American Airlines: Aisle Seats Now a Perk for the Loyal or Rich

Filed under: Travel — Edgar (aka MrConsumer) @ 4:11 pm

Many people are disgusted with the airlines constantly finding new ways to ding passengers, particularly with fees for services that used to be part of the ticket price.

Now American Airlines and possibly others are putting a premium on some conventional aisle seating in coach.

Here is a seating chart for a 30-row airplane:

Note the string of purple aisle seats that extends back as far as row 22. Checking the legend and what the double asterisks mean solves the mystery.

*MOUSE PRINT:

The purple seats are considered “preferred seats” and only go in advance to upper level people in AA’s frequent flier program and those paying full coach fare. The saving grace at American is that they don’t charge a fee for a premium coach seat, unlike some other airlines.

The effect of American’s seating policy is that anyone making a conventional reservation on a discounted ticket even over six weeks before the flight is seemingly only offered a middle or window seat, and a tiny subset of the coach aisle seats — at least on this particular flight. (And despite American’s representation that additional seats will be made available within 24 hours of departure for the peasants in coach, the airline held those seats for assignment only at the airport.)

• • •

13 Comments

  1. AA has lowered our expectations to such an extent that this is somehow not shocking. But why is seat 11A preferred? Actually has a working headrest? Did the person from the last flight leave their Entertainment Weekly in the seat pocket?
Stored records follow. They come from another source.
==> src/rtl/endecrypt_pkg.sv <==
// rtl/endecrypt_pkg.sv - shared types and constants for the nibble encryptor/decryptor pair
package endecrypt_pkg;

  localparam int NIB_W = 4;

  localparam int              ROT_DEFAULT      = 1;
  localparam logic [NIB_W-1:0] KEY_STEP_DEFAULT = 4'h3;

  typedef enum logic [1:0] {
    ST_IDLE = 2'd0,
    ST_RUN  = 2'd1,
    ST_HOLD = 2'd2,
    ST_DONE = 2'd3
  } state_t;

endpackage

==> src/rtl/nibble_cipher_step.sv <==
// rtl/nibble_cipher_step.sv - combinational cipher step: XOR, rotate-right, rolling key update
module nibble_cipher_step
  import endecrypt_pkg::*;
#(
  parameter int               ROT      = ROT_DEFAULT,
  parameter logic [NIB_W-1:0] KEY_STEP = KEY_STEP_DEFAULT
) (
  input  logic [NIB_W-1:0] key,
  input  logic [NIB_W-1:0] din,
  output logic [NIB_W-1:0] cipher,
  output logic [NIB_W-1:0] key_next
);

  logic [NIB_W-1:0] mix;
  logic [NIB_W-1:0] key_rotl;

  // Mixed nibble, then rotate right by ROT; ROT=0 makes the left shift drop out entirely.
  assign mix    = din ^ key;
  assign cipher = (mix >> ROT) | (mix << (NIB_W - ROT));

  // Rolling key: rotate left by one and add the step constant, wrapping at 4 bits.
  assign key_rotl = {key[NIB_W-2:0], key[NIB_W-1]};
  assign key_next = key_rotl + KEY_STEP;

endmodule

==> src/rtl/nibble_decryptor.sv <==
// rtl/nibble_decryptor.sv - streaming nibble decryptor with rolling key and output backpressure
module nibble_decryptor
  import endecrypt_pkg::*;
#(
  parameter int               ROT      = ROT_DEFAULT,
  parameter logic [NIB_W-1:0] KEY_STEP = KEY_STEP_DEFAULT
) (
  input  logic             CLK,
  input  logic             RST,
  input  logic             Start,
  input  logic [NIB_W-1:0] Key,
  input  logic [NIB_W-1:0] Len,
  input  logic [NIB_W-1:0] Din,
  input  logic             DinVld,
  output logic             DinRdy,
  output logic [NIB_W-1:0] Dout,
  output logic             DoutVld,
  input  logic             DoutRdy,
  output logic             Busy,
  output logic             Done
);

  state_t           state;
  logic [NIB_W-1:0] key_r;
  logic [NIB_W:0]   rem;
  logic [NIB_W-1:0] dout_r;
  logic             dout_vld_r;
  logic             done_r;

  logic [NIB_W-1:0] cipher;
  logic [NIB_W-1:0] key_next;

  nibble_cipher_step #(
    .ROT      (ROT),
    .KEY_STEP (KEY_STEP)
  ) u_step (
    .key      (key_r),
    .din      (Din),
    .cipher   (cipher),
    .key_next (key_next)
  );

  // Handshake flags decode straight from the state register so they drop with reset.
  assign DinRdy  = (state == ST_RUN);
  assign Busy    = (state != ST_IDLE);
  assign Dout    = dout_r;
  assign DoutVld = dout_vld_r;
  assign Done    = done_r;

  // Message FSM: accept one nibble, hold it until consumed, pulse Done after the last one.
  always_ff @(posedge CLK) begin
    if (!RST) begin
      state      <= ST_IDLE;
      key_r      <= '0;
      rem        <= '0;
      dout_r     <= '0;
      dout_vld_r <= 1'b0;
      done_r     <= 1'b0;
    end else begin
      case (state)
        ST_IDLE: begin
          done_r <= 1'b0;
          if (Start) begin
            key_r <= Key;
            rem   <= (Len == '0) ? 5'd16 : {1'b0, Len};
            state <= ST_RUN;
          end
        end
        ST_RUN: begin
          if (DinVld) begin
            dout_r     <= cipher;
            dout_vld_r <= 1'b1;
            key_r      <= key_next;
            rem        <= rem - 5'd1;
            state      <= ST_HOLD;
          end
        end
        ST_HOLD: begin
          if (DoutRdy) begin
            dout_vld_r <= 1'b0;
            if (rem == '0) begin
              done_r <= 1'b1;
              state  <= ST_DONE;
            end else begin
              state  <= ST_RUN;
            end
          end
        end
        ST_DONE: begin
          done_r <= 1'b0;
          state  <= ST_IDLE;
        end
        default: begin
          done_r <= 1'b0;
          state  <= ST_IDLE;
        end
      endcase
    end
  end

endmodule

==> config.mk <==
export PLATFORM = sky130hd
export DESIGN_NAME = nibble_decryptor
export DESIGN_NICKNAME = d
export VERILOG_FILES = /design/src/rtl/endecrypt_pkg.sv /design/src/rtl/nibble_cipher_step.sv /design/src/rtl/nibble_decryptor.sv
export SDC_FILE = /design/constraint.sdc
export NUM_CORES = 1
export LEC_CHECK = 0
export ABC_AREA = 1
export CAP_MARGIN = 25
export CORE_UTILIZATION = 51
export CTS_CLUSTER_SIZE = 30
export DETAILED_ROUTE_END_ITERATION = 10
export PLACE_DENSITY = 0.93
export REMOVE_ABC_BUFFERS = 1
export SLEW_MARGIN = 0
export SYNTH_ARGS = -nofsm -noshare
export SYNTH_HDL_FRONTEND = slang
export SYNTH_SLANG_ARGS = --single-unit
==> constraint.sdc <==
create_clock -name CLK -period 3 [get_ports CLK]
set_clock_uncertainty 0.15 [all_clocks]
set_input_delay 0.3 -clock CLK [delete_from_list [all_inputs] [get_ports CLK]]
set_output_delay 0.3 -clock CLK [all_outputs]
set_load 0.05 [all_outputs]
==> PnR_summary.wiki, run 1 <==
{| class="wikitable"
! Metric !! Value
|-
| Final Hold Violating Endpoints || 0
|-
| Final TNS setup || 0 ps
|-
| CTS-repair resized insts || 0
|-
| Hold-fix buffers, CTS || 0
|-
| Nature of the critical path startpoint || register
|-
| Final wirelength || between 2000 and 2500 um
|-
| Combined area of the multi-input logic cells || 557 um2
|-
| Antenna Nets Post-Route || 0
|-
| Clock insertion delay at the later pin of the skew report || 290 ps
|-
| Measured slew at the worst slew-check pin || about 500 ps
|-
| Arrival time of data at the critical path endpoint || 2110 ps
|-
| Peak Freq || 391 MHz
|-
| Total number of clock tree sinks || 17
|-
| Number of clock buffers inserted by TritonCTS || 3
|-
| Mean routed wirelength per cell || 11.5 um
|-
| PD cells || ~1100 mW/mm2
|-
| Detailed-router iteration count before antenna repair || 4
|-
| CP endpoint kind || output pin
|-
| Adder and majority gate portion of the synthesized area || 0.0635
|-
| Core Rows || 15
|-
| Total GRT Usage || 0.239
|-
| Fraction of the mapped netlist area in simple logic gates || 0.272
|-
| Largest cells by area after synthesis || sky130_fd_sc_hd__dfxtp_1 35%, sky130_fd_sc_hd__nand2_1 11%, sky130_fd_sc_hd__a21oi_1 7.6%
|-
| Post-route minimum period || 2560 ps
|-
| Type of the worst setup path || reg -> out
|-
| Sequential cell area in the final layout || 340 um2
|-
| Clock tree from TritonCTS || yes
|-
| Ratio of cells with drive above 1 in the final layout || 0.0539
|-
| Worst-path fanout max || 14
|-
| IR Drop Worst-Case VDD || about 0.00078 V
|-
| Area of the mapped netlist || 985 um2
|-
| Clock root buffer || sky130_fd_sc_hd__clkbuf_4
|-
| Final Wtd Congestion || 0.830
|-
| Post-route DRC violation count || 0
|-
| Clock buffer depth || 2
|-
| Initial DRC count || 20
|-
| Overall overflow remaining after global route || 0
|-
| Die extent in y || roughly 46 um
|-
| Worst max-slew margin expressed relative to the limit || 0.668
|-
| Total power after layout || 0.00133 W
|-
| Clock transition time at the flip-flop clock pins of the worst setup and hold paths || 100 ps
|-
| Number of buffer cells added on primary ports || 24
|-
| Post-placement cell count || 188
|-
| Run status || finished clean
|-
| Ports placed on the boundary || 25
|-
| Library cell occupying the most area in the post-synthesis netlist || sky130_fd_sc_hd__dfxtp_1
|-
| Proportion of netlist area held by the largest area contributor || 0.346
|-
| Maximum number of pins on one net before global-route repair || 17
|-
| Number of cells in the finished layout apart from fillers || 192
|-
| Total number of vias || 1002
|-
| Area fraction in compound gates after synthesis || 0.186
|-
| Mean cell area of the mapped netlist || ~6.9 um2
|-
| Type of the tightest min-delay check || reg -> reg
|-
| Cell count after synthesis || 142
|-
| Final-layout fill cell count || approximately 170
|-
| Max Transition Viols Final || 0
|-
| Setup repair after global routing missed its margin || no
|-
| Chip width || 45.9 um
|-
| Number of global-route vias before repair || 894
|-
| Warnings from Yosys || 0
|-
| Distinct cells, synth || 21
|-
| Level count of the clock H-tree || 1
|-
| Main combinational cell family by area after synthesis || simple AND/OR/NAND/NOR gates
|-
| Antenna violations before repair || 0
|-
| Relative area change from synthesis to final layout || 28.2%
|-
| Vias per inst || 5.22
|-
| Worst Path Required || 2550 ps
|-
| Floorplan core area || between 0.0015 and 0.002 mm2
|-
| Initial core utilization || 0.558
|-
| Number of diodes added for antenna fixing || 0
|-
| Seq/Total Area, Yosys || 0.346
|-
| Post-CTS setup repair buffer count || 0
|-
| Leakage power of the design || 0.543 nW
|-
| Global-route wire length before repair || 3570 um
|-
| Sum of net half-perimeters after detailed placement || between 1500 and 2000 um
|-
| Number of synthesized register bits || 17
|-
| Total die area || 0.00211 mm2
|-
| Portion of the clock cycle consumed by the worst path in the final layout || 0.853
|-
| Multiplexer share of the synthesized area || 0
|-
| Total Nets Final || 190
|-
| Total setup violations reported at the end of the flow || 0
|-
| Post-Synth XOR/XNOR Area || 0.0445
|-
| Max cap viols || 0
|}
-- per-stage QoR --
stage	setup slack, ps	util	cell area, um2	hold WS, ps
CTS	435	0.716	1260	339
floorplan	993	-	965	271
global route	325	0.716	1260	372
finish	440	0.716	1260	333
detailed placement	766	0.701	1240	316
global placement	824	0.701	1240	312
-- per-layer routing --
metal  up-vias  share of wire  track usage
met5         -              0            0
li1        510              -            -
met2        36           0.52        0.439
met1       452           0.40        0.252
met3         4          0.065       0.0516
met4         0          0.013        0.118
-- state kept, by name, summed over array words and instances, names as in the netlist --
signal,flops
DoutVld,1
key_r,4
state,2
Dout,4
rem,5
Done,1
-- worst paths after layout --
kind	start	endpoint	slack, ps	cells after the start
max reg2reg	state[1]$_SDFFE_PN0P_	rem[2]$_SDFFE_PN0P_	1040	7
min	DoutVld$_SDFFE_PN0P_	DoutVld$_SDFFE_PN0P_	330	2
min reg2reg	DoutVld$_SDFFE_PN0P_	DoutVld$_SDFFE_PN0P_	330	2
max	state[1]$_SDFFE_PN0P_	DinRdy	440	3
    Comment by Glen — May 1, 2011 @ 9:19 pm
  2. I don’t have a problem with this one. I don’t like it, but I don’t have a problem with it. Some seats are more desirable than others. If the airline wants to charge more for them, or hold them for their preferred customers, they can do that. When I travel, whenever possible I drive, because the airlines & governments have made air travel so unpleasant. But, hey, if American wants to offer their product in that manner, they can do that. They’re not being deceptive or dishonest. They’re just making it clear that they value some customers more than others. Out of all the things they (the airlines) do that are contemptible, this is kind of low on the list. But thanks to Mr. Consumer for exposing the practice. It’s just another reason to like Southwest in comparison.

    Comment by Richard — May 2, 2011 @ 12:43 am
  3. I’ve always liked the window seats so I can look out and enjoy the scenery from above! This would have been more upsetting (at least for me) if these were made “preferred seats”.
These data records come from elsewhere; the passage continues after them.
$ cat config.mk
export PLATFORM = sky130hd
export DESIGN_NAME = instr_sequencer
export DESIGN_NICKNAME = d
export VERILOG_FILES = /design/src/rtl/instr_sequencer_pkg.sv /design/src/rtl/instr_sequencer_decod7seg.sv /design/src/rtl/instr_sequencer.sv
export SDC_FILE = /design/constraint.sdc
export NUM_CORES = 1
export LEC_CHECK = 0
export BUFFER_PORTS_ARGS = -buffer_cell sky130_fd_sc_hd__buf_2
export CORE_MARGIN = 3
export CORE_UTILIZATION = 25
export DETAILED_ROUTE_END_ITERATION = 10
export PLACE_DENSITY = 0.45
export SYNTH_ARGS = -nofsm -noshare
export SYNTH_HDL_FRONTEND = slang
export SYNTH_SLANG_ARGS = --single-unit
$ cat constraint.sdc
create_clock -name clk -period 3.4 [get_ports clk]
set_input_delay 0.17 -clock clk [delete_from_list [all_inputs] [get_ports clk]]
set_output_delay 0.17 -clock clk [all_outputs]
set_load 0.05 [all_outputs]
$ cat src/rtl/instr_sequencer_pkg.sv
// Shared types for the instruction sequencer: FSM state encoding, status nibble
// bit positions and the hex-to-seven-segment mapping.
package instr_sequencer_pkg;

    typedef enum logic [1:0] {
        ST_IDLE  = 2'd0,
        ST_FETCH = 2'd1,
        ST_ISSUE = 2'd2,
        ST_WAIT  = 2'd3
    } state_e;

    localparam int STAT_RUN  = 0;
    localparam int STAT_BUSY = 1;
    localparam int STAT_ERR  = 2;
    localparam int STAT_DONE = 3;

    // Active-high segments, bit 0 = a ... bit 6 = g
    function automatic logic [6:0] hex_to_seg(input logic [3:0] nib);
        logic [6:0] seg;
        case (nib)
            4'h0: seg = 7'h3F;
            4'h1: seg = 7'h06;
            4'h2: seg = 7'h5B;
            4'h3: seg = 7'h4F;
            4'h4: seg = 7'h66;
            4'h5: seg = 7'h6D;
            4'h6: seg = 7'h7D;
            4'h7: seg = 7'h07;
            4'h8: seg = 7'h7F;
            4'h9: seg = 7'h6F;
            4'hA: seg = 7'h77;
            4'hB: seg = 7'h7C;
            4'hC: seg = 7'h39;
            4'hD: seg = 7'h5E;
            4'hE: seg = 7'h79;
            4'hF: seg = 7'h71;
            default: seg = 7'h00;
        endcase
        return seg;
    endfunction

endpackage

$ cat src/rtl/instr_sequencer_decod7seg.sv
// Single-digit hex to seven-segment decoder (active-high, a in bit 0).
module instr_sequencer_decod7seg
    import instr_sequencer_pkg::*;
(
    input  logic [3:0] nibble_i,
    output logic [6:0] seg_o
);

    assign seg_o = hex_to_seg(nibble_i);

endmodule

$ cat src/rtl/instr_sequencer.sv
// Program-RAM instruction sequencer: issues entries over valid/ready in single-step
// or auto-run mode, captures results and shows them on seven-segment digits.
module instr_sequencer
    import instr_sequencer_pkg::*;
#(
    parameter int INSTR_W  = 22,
    parameter int DEPTH    = 21,
    parameter int ADDR_W   = 5,
    parameter int RESULT_W = 16,
    parameter int DIGITS   = 4,
    parameter int TIMEOUT  = 1024
) (
    input  logic                  clk,
    input  logic                  rst,
    input  logic                  step_i,
    input  logic                  run_i,
    input  logic                  disp_sel_i,
    input  logic                  prog_we_i,
    input  logic [ADDR_W-1:0]     prog_addr_i,
    input  logic [INSTR_W-1:0]    prog_data_i,
    output logic [INSTR_W-1:0]    instr_o,
    output logic                  instr_valid_o,
    input  logic                  instr_ready_i,
    input  logic [RESULT_W-1:0]   result_i,
    input  logic                  result_valid_i,
    output logic [ADDR_W-1:0]     pc_o,
    output logic                  busy_o,
    output logic                  done_o,
    output logic                  err_o,
    output logic [7*DIGITS-1:0]   seg_o
);

    localparam int CNT_W = $clog2(TIMEOUT);

    logic [INSTR_W-1:0]  prog_mem_q [DEPTH];

    state_e              state_q,  state_d;
    logic [ADDR_W-1:0]   pc_q,     pc_d;
    logic [INSTR_W-1:0]  instr_q,  instr_d;
    logic                valid_q,  valid_d;
    logic                busy_q,   busy_d;
    logic                done_q,   done_d;
    logic                err_q,    err_d;
    logic [RESULT_W-1:0] result_q, result_d;
    logic [CNT_W-1:0]    tmo_q,    tmo_d;
    logic                step_q;

    logic                req_s;
    logic                start_s;
    logic                last_s;
    logic                auto_s;
    logic [3:0]          status_s;
    logic [4*DIGITS-1:0] disp_val_s;

    // Next-state and next-output computation for the sequencer FSM
    always_comb begin
        req_s    = step_i & ~step_q;
        auto_s   = run_i & ~err_q;
        // A timeout blocks auto-run; an explicit step still goes through in single-step
        start_s  = run_i ? (~err_q & (req_s | ~done_q)) : req_s;
        last_s   = (pc_q == ADDR_W'(DEPTH - 1));

        state_d  = state_q;
        pc_d     = pc_q;
        instr_d  = instr_q;
        valid_d  = valid_q;
        err_d    = err_q;
        result_d = result_q;
        tmo_d    = tmo_q;

        if (req_s || !run_i) begin
            done_d = 1'b0;
        end else begin
            done_d = done_q;
        end

        case (state_q)
            ST_IDLE: begin
                if (start_s) begin
                    state_d = ST_FETCH;
                end else begin
                    state_d = ST_IDLE;
                end
            end
            ST_FETCH: begin
                instr_d = prog_mem_q[pc_q];
                valid_d = 1'b1;
                state_d = ST_ISSUE;
            end
            ST_ISSUE: begin
                if (valid_q && instr_ready_i) begin
                    valid_d = 1'b0;
                    tmo_d   = '0;
                    state_d = ST_WAIT;
                end else begin
                    state_d = ST_ISSUE;
                end
            end
            ST_WAIT: begin
                // Result is checked before expiry so a strobe on the last cycle still counts
                if (result_valid_i) begin
                    result_d = result_i;
                    pc_d     = last_s ? '0 : pc_q + ADDR_W'(1);
                    if (auto_s && last_s) begin
                        done_d  = 1'b1;
                        state_d = ST_IDLE;
                    end else if (auto_s) begin
                        state_d = ST_FETCH;
                    end else begin
                        state_d = ST_IDLE;
                    end
                end else if (tmo_q == CNT_W'(TIMEOUT - 1)) begin
                    err_d   = 1'b1;
                    state_d = ST_IDLE;
                end else begin
                    tmo_d   = tmo_q + CNT_W'(1);
                end
            end
            default: begin
                state_d = ST_IDLE;
                valid_d = 1'b0;
            end
        endcase

        busy_d = (state_d != ST_IDLE);
    end

    // State, datapath and output registers
    always_ff @(posedge clk) begin
        if (rst) begin
            state_q  <= ST_IDLE;
            pc_q     <= '0;
            instr_q  <= '0;
            valid_q  <= 1'b0;
            busy_q   <= 1'b0;
            done_q   <= 1'b0;
            err_q    <= 1'b0;
            result_q <= '0;
            tmo_q    <= '0;
            step_q   <= 1'b0;
        end else begin
            state_q  <= state_d;
            pc_q     <= pc_d;
            instr_q  <= instr_d;
            valid_q  <= valid_d;
            busy_q   <= busy_d;
            done_q   <= done_d;
            err_q    <= err_d;
            result_q <= result_d;
            tmo_q    <= tmo_d;
            step_q   <= step_i;
        end
    end

    // Program RAM write port, open only while idle; contents survive reset
    always_ff @(posedge clk) begin
        if (prog_we_i && (state_q == ST_IDLE) && (int'(prog_addr_i) < DEPTH)) begin
            prog_mem_q[prog_addr_i] <= prog_data_i;
        end
    end

    // Display source selection: result, or {pc, status} with pc zero-padded upward
    always_comb begin
        status_s            = 4'b0000;
        status_s[STAT_RUN]  = run_i;
        status_s[STAT_BUSY] = busy_q;
        status_s[STAT_ERR]  = err_q;
        status_s[STAT_DONE] = done_q;
        if (disp_sel_i) begin
            disp_val_s = {{(4*DIGITS-4-ADDR_W){1'b0}}, pc_q, status_s};
        end else begin
            disp_val_s = result_q;
        end
    end

    for (genvar d = 0; d < DIGITS; d++) begin : g_digit
        instr_sequencer_decod7seg u_dec (
            .nibble_i (disp_val_s[4*d +: 4]),
            .seg_o    (seg_o[7*d +: 7])
        );
    end

    assign instr_o       = instr_q;
    assign instr_valid_o = valid_q;
    assign pc_o          = pc_q;
    assign busy_o        = busy_q;
    assign done_o        = done_q;
    assign err_o         = err_q;

endmodule
==> impl_metrics.yaml <==
status:
  outcome: "completed"
detailed_routing:
  antenna_left: 0
  vias: 12400
  drc: 0
  wl_met1_um: 25900
  wl_met3_um: 2860
  first_pass_iters: 4
  avgViaCountPerCell: 4.59
  dr.first_iter.drc_count: 945
  routed_wl_um: 59300
  wl_per_cell_um: 22.0
  met2_length_um: 29500
  route.top_layer_used: "met5"
logic_synthesis:
  netlist_instances: 1315
  synth_cell_types: 61
  yosys_warnings: 0
  synth_area_um2: 21700
  ys.flop_type: "edfxtp_1"
  yosysSeqAreaShare_pct: 69.4
  synth-seq-cells: 522
  syn_nets: 1397
  syn_avg_cell_area_um2: 16.5
  synth-edff-count: 462
  ys_async_sr_fraction_pct: 0
flow_run:
  cap_viol_max_count: 0
clock_network:
  htreeDepth: 2
  cts_buffer_depth: 3
  cts_buffers: 55
  clk_pin_slew_worst_paths_ns: 0.06
  clk-insertion-delay-late_ns: 0.61
  cts_root_buf: "clkbuf_16"
  post_cts_buffers: 0
  cts_sinks: 522
  cts_tree: "built"
die:
  initial_core_util_pct: 25.4
  io_pins: 110
  core_um2: 85700
  fp.dieH_um: 301
  fp-row-count: 107
  die_w_um: 301
  dieArea_um2: 90500
place:
  io_buffers: 109
  dp.cells: 2538
  place_congestion: 0.794
  hpwl_um: 34800
  place_ws_ns: 0.715
power:
  p_clk_share_pct: 42.6
  seq_power_share_pct: 50.8
  comb_power_share_pct: 6.6
  power.leakage_nw: 8.55
  sw_frac_of_total_pct: 22.6
  p_int_mw: 10.9
  powerDensity_nw_per_um2: 537
  p_sw_mw: 3.17
  irDropWorstVdd_mv: 0.336
sta:
  fmax_ghz: 0.329
  drv_slew: 0
  hold_viol: 0
  fin_skew_ns: 0.0247
  worst_slack_ns: 0.363
  tns_ns: 0
  period_needed_ns: 3.04
  setup_viol: 0
  holdWs_ns: 0.0221
  finalCritPeriodShare_pct: 89.3
  tightestPinTransition_ns: 1.01
  max_slew_margin_pct: 32.2
  rsz0062_at_grt: "no"
critical_path:
  reg2regPathDepth: 4
  timing.rr.end: "prog_mem_q[2][11]$_DFFE_PP_"
  arrival_ns: 2.87
  rrSetupSlack_ns: 0.92
  path_class: "reg2out"
  critPathLaunchType: "flip-flop"
  crit_required_ns: 3.23
  r2r-start: "state_q[1]$_SDFF_PP0_"
  worstSetupEndpointType: "primary output"
  crit_fanout: 33
worst_hold_path:
  min_from: "prog_data_i[19]"
  hp-class: "in2reg"
  whs_endpoint: "prog_mem_q[3][19]$_DFFE_PP_"
  worstHoldPathCells: 1
global_route:
  grtUsageTotal_pct: 13.1
  grt_max_degree: 43
  grt_overflow: 0
  grt_pass1_wl_um: 87600
  antenna_found_initial: 3
  grt_pass1_vias: 12800
finish:
  drive_gt1_share_pct: 26.4
  num-nets-final: 1586
  syn2layout_area_growth_pct: 20.4
  final_cells: 2694
-- cell families (layout without fill, tap and decap cells) --
group	Yosys count	count (layout)	share of synthesized area, %
other cells	0	1	0
simple gates	303	303	6.67
fa+ha+maj	31	31	1.78
compound gates	160	160	5.77
xor+xnor	3	3	0.121
mux	179	179	13.6
buf+inv	117	351	2.68
flops	522	522	69.4
-- layer usage --
metal | vias to the layer above | global-route usage [%]
li1 | 5571 | -
met1 | 6433 | 17.0
met2 | 289 | 22.5
met3 | 67 | 2.41
met4 | 2 | 2.97
met5 | - | 0
-- sequential cells by signal, summed over array words and instances, names as in the netlist --
register / cells
busy_o: 1
instr_valid_o: 1
instr_o: 22
pc_o: 5
done_o: 1
tmo_q: 10
result_q: 16
step_q: 1
prog_mem_q: 462
err_o: 1
state_q: 2
-- repair_timing --
item,4_1_cts,5_1_grt
endpoints found under the setup margin,0,0
hold buffers,53,0
resized for setup,0,0
hold endpoints to repair,320,0
-- critical path, cell delays in order, from the launching register on --
cell	delay [ns]
dfxtp_4	0.73
mux2i_1	0.32
ha_1	0.39
inv_1	0.04
mux4_2	0.44
inv_1	0.06
buf_2	0.25
-- layout by cell type (no fill, tap or decap), types with 5 or more instances in the layout --
master / instances
a2111o_1: 5
a21oi_1: 56
a31oi_1: 6
and3_1: 26
buf_12: 10
buf_2: 109
buf_4: 32
bufinv_16: 6
clkbuf_1: 10
clkbuf_16: 57
clkinv_1: 16
clkinv_2: 9
dfxtp_1: 57
dlygate4sd3_1: 53
edfxtp_1: 462
ha_1: 31
inv_1: 43
mux2_2: 28
mux2i_1: 61
mux4_2: 89
nand2_1: 75
nand2b_1: 5
nand3_1: 54
nand4_1: 6
nor2_1: 65
nor2_2: 16
nor2b_1: 7
o2111ai_1: 28
o21ai_0: 8
o22a_1: 5
o41ai_1: 7
o41ai_2: 15
or2_2: 19
-- final cells by class --
type,count,area [um2]
fill,8474,59500
antenna,1,2.50
timing repair buffer,204,1520
inverter,45,169
clock buffer,69,1490
sequential,522,15100
multi-input combinational,676,6150
clock inverter,33,309
tap,1144,1430
-- how the worst max path moves through the flow --
stage | slack, ns | end | start
4_1_cts | 0.25 | seg_o[10] | pc_o[1]$_SDFFE_PP0P_
3_3_place_gp | 0.79 | seg_o[17] | disp_sel_i
3_5_place_dp | 0.72 | seg_o[17] | disp_sel_i
5_1_grt | 0.1 | seg_o[10] | pc_o[1]$_SDFFE_PP0P_
6_report | 0.36 | seg_o[10] | pc_o[1]$_SDFFE_PP0P_
2_1_floorplan | 0.17 | seg_o[17] | pc_o[4]$_SDFFE_PP0P_
-- power groups by stage --
stage	Clock [mW]	Sequential (mW)	Combinational (mW)
final	5.98	7.15	0.923
after global routing	6.42	7.16	0.998
after CTS	6.17	7.15	0.936
after detailed placement	0	7.29	0.892
after global placement	0	7.28	0.885
after floorplan	0	7.45	0.374
-- through the flow --
step | area (um2) | power, mW | utilization [%]
2_1_floorplan | 21700 | 7.82 | -
3_3_place_gp | 23800 | 8.17 | 27.8
3_5_place_dp | 23800 | 8.18 | 27.8
4_1_cts | 26200 | 14.3 | 30.5
5_1_grt | 26200 | 14.6 | 30.5
6_report | 26200 | 14.1 | 30.5
-- synth_stat cells, types with 3 or more instances --
cell / count / area (um2)
nand3b_1: 3 / 22.5
ha_1: 31 / 388
dfxtp_1: 60 / 1200
mux4_2: 89 / 2000
o22ai_1: 3 / 18.8
o41ai_1: 7 / 61.3
nand2b_1: 6 / 37.5
buf_8: 3 / 45.0
o211ai_1: 4 / 30.0
a211oi_1: 4 / 30.0
o41ai_2: 15 / 244
a21oi_1: 56 / 280
mux2i_1: 61 / 611
mux2_2: 28 / 315
edfxtp_1: 462 / 13900
nand3_1: 54 / 270
o2111ai_1: 28 / 245
buf_6: 9 / 101
buf_2: 18 / 90.1
nor2b_1: 8 / 50.1
nand2_1: 75 / 282
inv_1: 43 / 161
a2111o_1: 5 / 56.3
o21ai_0: 8 / 40.0
a22o_1: 3 / 26.3
buf_1: 4 / 15.0
or2_2: 19 / 119
a31oi_1: 6 / 37.5
or2_1: 4 / 25.0
nor2_1: 82 / 308
o22a_1: 5 / 43.8
xor2_1: 3 / 26.3
nor3_1: 8 / 40.0
and3_1: 26 / 163
nand4_1: 6 / 37.5
clkbuf_1: 36 / 135
No activity file was read; power rests on OpenSTA's default activity.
    Comment by Frankie — May 2, 2011 @ 9:24 am
  4. I prefer window seats anyway than to get elbowed by people walking down the aisle

    Comment by Peter — May 2, 2011 @ 9:32 am
  5. It looks from the seating chart that everything is either “preferred” or “unavailable”. Clever. I’ll take the train.

    Comment by Lady Anne — May 2, 2011 @ 11:22 am
  6. Let the market dictate your action. Fly Southwest!

    Comment by Richard — May 3, 2011 @ 9:47 am
  7. Lady Anne gets it. Fine print or no, it’s common knowledge that people prefer to sit on a window or aisle, and not near the restrooms. I would also argue that, all else being equal, most people would prefer to sit in First Class or on a private jet. But all is not equal. Personally, I’m annoyed when I get stuck in a center seat even though I’ve paid the same price as the persons on both my left and right. The center seat is an inferior seat and the pricing structure should reflect that. If the price is too high for the seat you want, just choose another airline or another mode altogether.

    Comment by Toddy541 — May 3, 2011 @ 10:28 am
  8. And Ryanair has announced that it will be installing pay toilets!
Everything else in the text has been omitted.